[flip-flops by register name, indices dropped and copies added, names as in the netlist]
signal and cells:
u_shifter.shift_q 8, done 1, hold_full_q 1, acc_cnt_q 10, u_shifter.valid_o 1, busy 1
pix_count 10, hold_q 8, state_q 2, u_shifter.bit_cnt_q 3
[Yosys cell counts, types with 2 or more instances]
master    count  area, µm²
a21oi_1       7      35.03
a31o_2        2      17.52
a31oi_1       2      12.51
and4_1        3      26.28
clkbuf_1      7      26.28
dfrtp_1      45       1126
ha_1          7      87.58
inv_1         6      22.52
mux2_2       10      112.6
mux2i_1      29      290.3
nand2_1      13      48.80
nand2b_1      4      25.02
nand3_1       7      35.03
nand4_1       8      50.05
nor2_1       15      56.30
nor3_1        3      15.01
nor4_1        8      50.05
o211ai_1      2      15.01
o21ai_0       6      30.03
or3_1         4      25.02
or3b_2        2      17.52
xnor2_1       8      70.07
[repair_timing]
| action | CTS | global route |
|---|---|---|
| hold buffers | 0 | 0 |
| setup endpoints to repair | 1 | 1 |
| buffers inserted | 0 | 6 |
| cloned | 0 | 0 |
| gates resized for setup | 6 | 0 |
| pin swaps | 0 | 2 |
[src/rtl/ifetch_pkg.sv]
// ifetch_pkg: shared constants, prefetch-queue entry type and count-width helper.
package ifetch_pkg;
    localparam int INST_BYTES = 4;
    localparam int IF_XLEN    = 32;
    localparam int IF_ILEN    = 32;

    typedef struct packed {
        logic               fault;
        logic [IF_XLEN-1:0] pc;
        logic [IF_ILEN-1:0] inst;
    } fetch_entry_t;

    function automatic int cnt_width(input int depth);
        return $clog2(depth + 1);
    endfunction
endpackage

[src/rtl/ifetch_queue_fifo.sv]
// fetch_fifo: synchronous DEPTH-entry FIFO of fetch entries with flush; empty head reads as zero.
module fetch_fifo
    import ifetch_pkg::*;
#(
    parameter int DEPTH = 4
) (
    input  logic                        clk,
    input  logic                        rst,
    input  logic                        flush_i,
    input  logic                        push_i,
    input  fetch_entry_t                push_data_i,
    input  logic                        pop_i,
    output fetch_entry_t                pop_data_o,
    output logic                        full_o,
    output logic                        empty_o,
    output logic [cnt_width(DEPTH)-1:0] count_o
);
    localparam int CW = cnt_width(DEPTH);
    localparam int AW = $clog2(DEPTH);

    fetch_entry_t  mem_q [DEPTH];
    logic [AW-1:0] rd_q, rd_d, wr_q, wr_d;
    logic [CW-1:0] cnt_q, cnt_d;
    logic          do_push, do_pop;

    assign full_o     = cnt_q == CW'(DEPTH);
    assign empty_o    = cnt_q == '0;
    assign count_o    = cnt_q;
    assign do_push    = push_i && !full_o && !flush_i;
    assign do_pop     = pop_i && !empty_o && !flush_i;
    assign pop_data_o = empty_o ? '0 : mem_q[rd_q];

    always_comb begin
        rd_d  = flush_i ? '0 : rd_q + AW'(do_pop);
        wr_d  = flush_i ? '0 : wr_q + AW'(do_push);
        cnt_d = flush_i ? '0 : cnt_q + CW'(do_push) - CW'(do_pop);
    end

    always_ff @(posedge clk or negedge rst) begin
        if (!rst) begin
            rd_q  <= '0;
            wr_q  <= '0;
            cnt_q <= '0;
        end else begin
            rd_q  <= rd_d;
            wr_q  <= wr_d;
            cnt_q <= cnt_d;
        end
    end

    // Storage needs no reset: the empty head is masked to zero.
    always_ff @(posedge clk) begin
        if (do_push) mem_q[wr_q] <= push_data_i;
    end
endmodule

[src/rtl/ifetch_queue.sv]
// ifetch_queue: instruction fetch with credit-bounded requests, redirect/discard and a prefetch queue.
// IFETCH_ALIGN_CHECK_EN enables the misaligned-redirect halt and fault entry.
module ifetch_queue
    import ifetch_pkg::*;
#(
    parameter int              XLEN     = IF_XLEN,
    parameter int              ILEN     = IF_ILEN,
    parameter int              DEPTH    = 4,
    parameter logic [XLEN-1:0] RESET_PC = '0
) (
    input  logic            clk,
    input  logic            rst,
    input  logic            redirect_valid_i,
    input  logic [XLEN-1:0] redirect_addr_i,
    output logic            imem_req_valid_o,
    input  logic            imem_req_ready_i,
    output logic [XLEN-1:0] imem_req_addr_o,
    input  logic            imem_rsp_valid_i,
    input  logic [ILEN-1:0] imem_rsp_data_i,
    output logic            out_valid_o,
    input  logic            out_ready_i,
    output logic [ILEN-1:0] out_inst_o,
    output logic [XLEN-1:0] out_pc_o,
    output logic            out_fault_o
);
    localparam int              CW    = cnt_width(DEPTH);
    localparam logic [CW:0]     LIMIT = (CW+1)'(DEPTH);
    localparam logic [XLEN-1:0] STEP  = XLEN'(INST_BYTES);

    logic [XLEN-1:0] fetch_pc_q, fetch_pc_d, rsp_pc_q, rsp_pc_d, redir_pc;
    logic [CW-1:0]   inflight_q, inflight_d, discard_q, discard_d, occ;
    logic            halted_q, fault_push, req_fire, rsp_keep, q_empty, q_full;
    fetch_entry_t    push_data, head;

`ifdef IFETCH_ALIGN_CHECK_EN
    logic halted_d, fault_pend_q, fault_pend_d, redir_bad;
    logic unused_full;
    assign unused_full = q_full;
    assign redir_pc    = redirect_addr_i;
    assign redir_bad   = redirect_addr_i[1:0] != 2'b00;
    // All in-flight fetches are being discarded while halted, so the fault entry waits for them.
    assign fault_push  = fault_pend_q && discard_q == '0 && !redirect_valid_i;
    assign out_fault_o = head.fault;

    always_comb begin
        halted_d     = redirect_valid_i ? redir_bad : halted_q;
        fault_pend_d = redirect_valid_i ? redir_bad : fault_pend_q && !fault_push;
    end

    always_ff @(posedge clk or negedge rst) begin
        if (!rst) begin
            halted_q     <= 1'b0;
            fault_pend_q <= 1'b0;
        end else begin
            halted_q     <= halted_d;
            fault_pend_q <= fault_pend_d;
        end
    end
`else
    logic unused_bits;
    assign unused_bits = ^{head.fault, redirect_addr_i[1:0], q_full};
    assign redir_pc    = {redirect_addr_i[XLEN-1:2], 2'b00};
    assign halted_q    = 1'b0;
    assign fault_push  = 1'b0;
    assign out_fault_o = 1'b0;
`endif

    assign imem_req_addr_o  = fetch_pc_q;
    assign imem_req_valid_o = !redirect_valid_i && !halted_q && ({1'b0, occ} + {1'b0, inflight_q} < LIMIT);
    assign req_fire         = imem_req_valid_o && imem_req_ready_i;
    assign rsp_keep         = imem_rsp_valid_i && discard_q == '0 && !redirect_valid_i;
    assign out_valid_o      = !q_empty;
    assign out_inst_o       = head.inst;
    assign out_pc_o         = head.pc;

    always_comb begin
        fetch_pc_d     = redirect_valid_i ? redir_pc : fetch_pc_q + (req_fire ? STEP : '0);
        rsp_pc_d       = redirect_valid_i ? redir_pc : rsp_pc_q + (rsp_keep ? STEP : '0);
        inflight_d     = inflight_q + CW'(req_fire) - CW'(imem_rsp_valid_i);
        discard_d      = redirect_valid_i ? inflight_q - CW'(imem_rsp_valid_i)
                                          : discard_q - CW'(imem_rsp_valid_i && discard_q != '0);
        push_data.fault = fault_push;
        push_data.pc    = fault_push ? fetch_pc_q : rsp_pc_q;
        push_data.inst  = fault_push ? '0 : imem_rsp_data_i;
    end

    always_ff @(posedge clk or negedge rst) begin
        if (!rst) begin
            fetch_pc_q <= RESET_PC;
            rsp_pc_q   <= RESET_PC;
            inflight_q <= '0;
            discard_q  <= '0;
        end else begin
            fetch_pc_q <= fetch_pc_d;
            rsp_pc_q   <= rsp_pc_d;
            inflight_q <= inflight_d;
            discard_q  <= discard_d;
        end
    end

    fetch_fifo #(.DEPTH(DEPTH)) u_fifo (
        .clk         (clk),
        .rst         (rst),
        .flush_i     (redirect_valid_i),
        .push_i      (rsp_keep || fault_push),
        .push_data_i (push_data),
        .pop_i       (out_ready_i),
        .pop_data_o  (head),
        .full_o      (q_full),
        .empty_o     (q_empty),
        .count_o     (occ)
    );
endmodule

[config.mk]
export PLATFORM = sky130hd
export DESIGN_NAME = ifetch_queue
export DESIGN_NICKNAME = d
export VERILOG_FILES = /design/src/rtl/ifetch_pkg.sv /design/src/rtl/ifetch_queue_fifo.sv /design/src/rtl/ifetch_queue.sv
export SDC_FILE = /design/constraint.sdc
export NUM_CORES = 1
export LEC_CHECK = 0
export BUFFER_PORTS_ARGS = -buffer_cell sky130_fd_sc_hd__buf_2
export CAP_MARGIN = 40
export CORE_ASPECT_RATIO = 1.1
export CORE_UTILIZATION = 58
export DETAILED_ROUTE_END_ITERATION = 12
export HOLD_SLACK_MARGIN = 0.02
export PLACE_DENSITY = 0.79
export SYNTH_ARGS = -nofsm -noshare
export SYNTH_HDL_FRONTEND = slang
export SYNTH_HIERARCHICAL = 1
export SYNTH_SLANG_ARGS = --single-unit
[constraint.sdc]
create_clock -name clk -period 10.07 [get_ports clk]
set_clock_uncertainty 0.1 [all_clocks]
set_input_delay 1.007 -clock clk [delete_from_list [all_inputs] [get_ports clk]]
set_output_delay 1.007 -clock clk [all_outputs]
set_load 0.01 [all_outputs]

##############################

**What this task involves**
Where a line in the records above contains the word "setup", copy that line.

**Answer for this exercise**
| setup endpoints to repair | 1 | 1 |
| gates resized for setup | 6 | 0 |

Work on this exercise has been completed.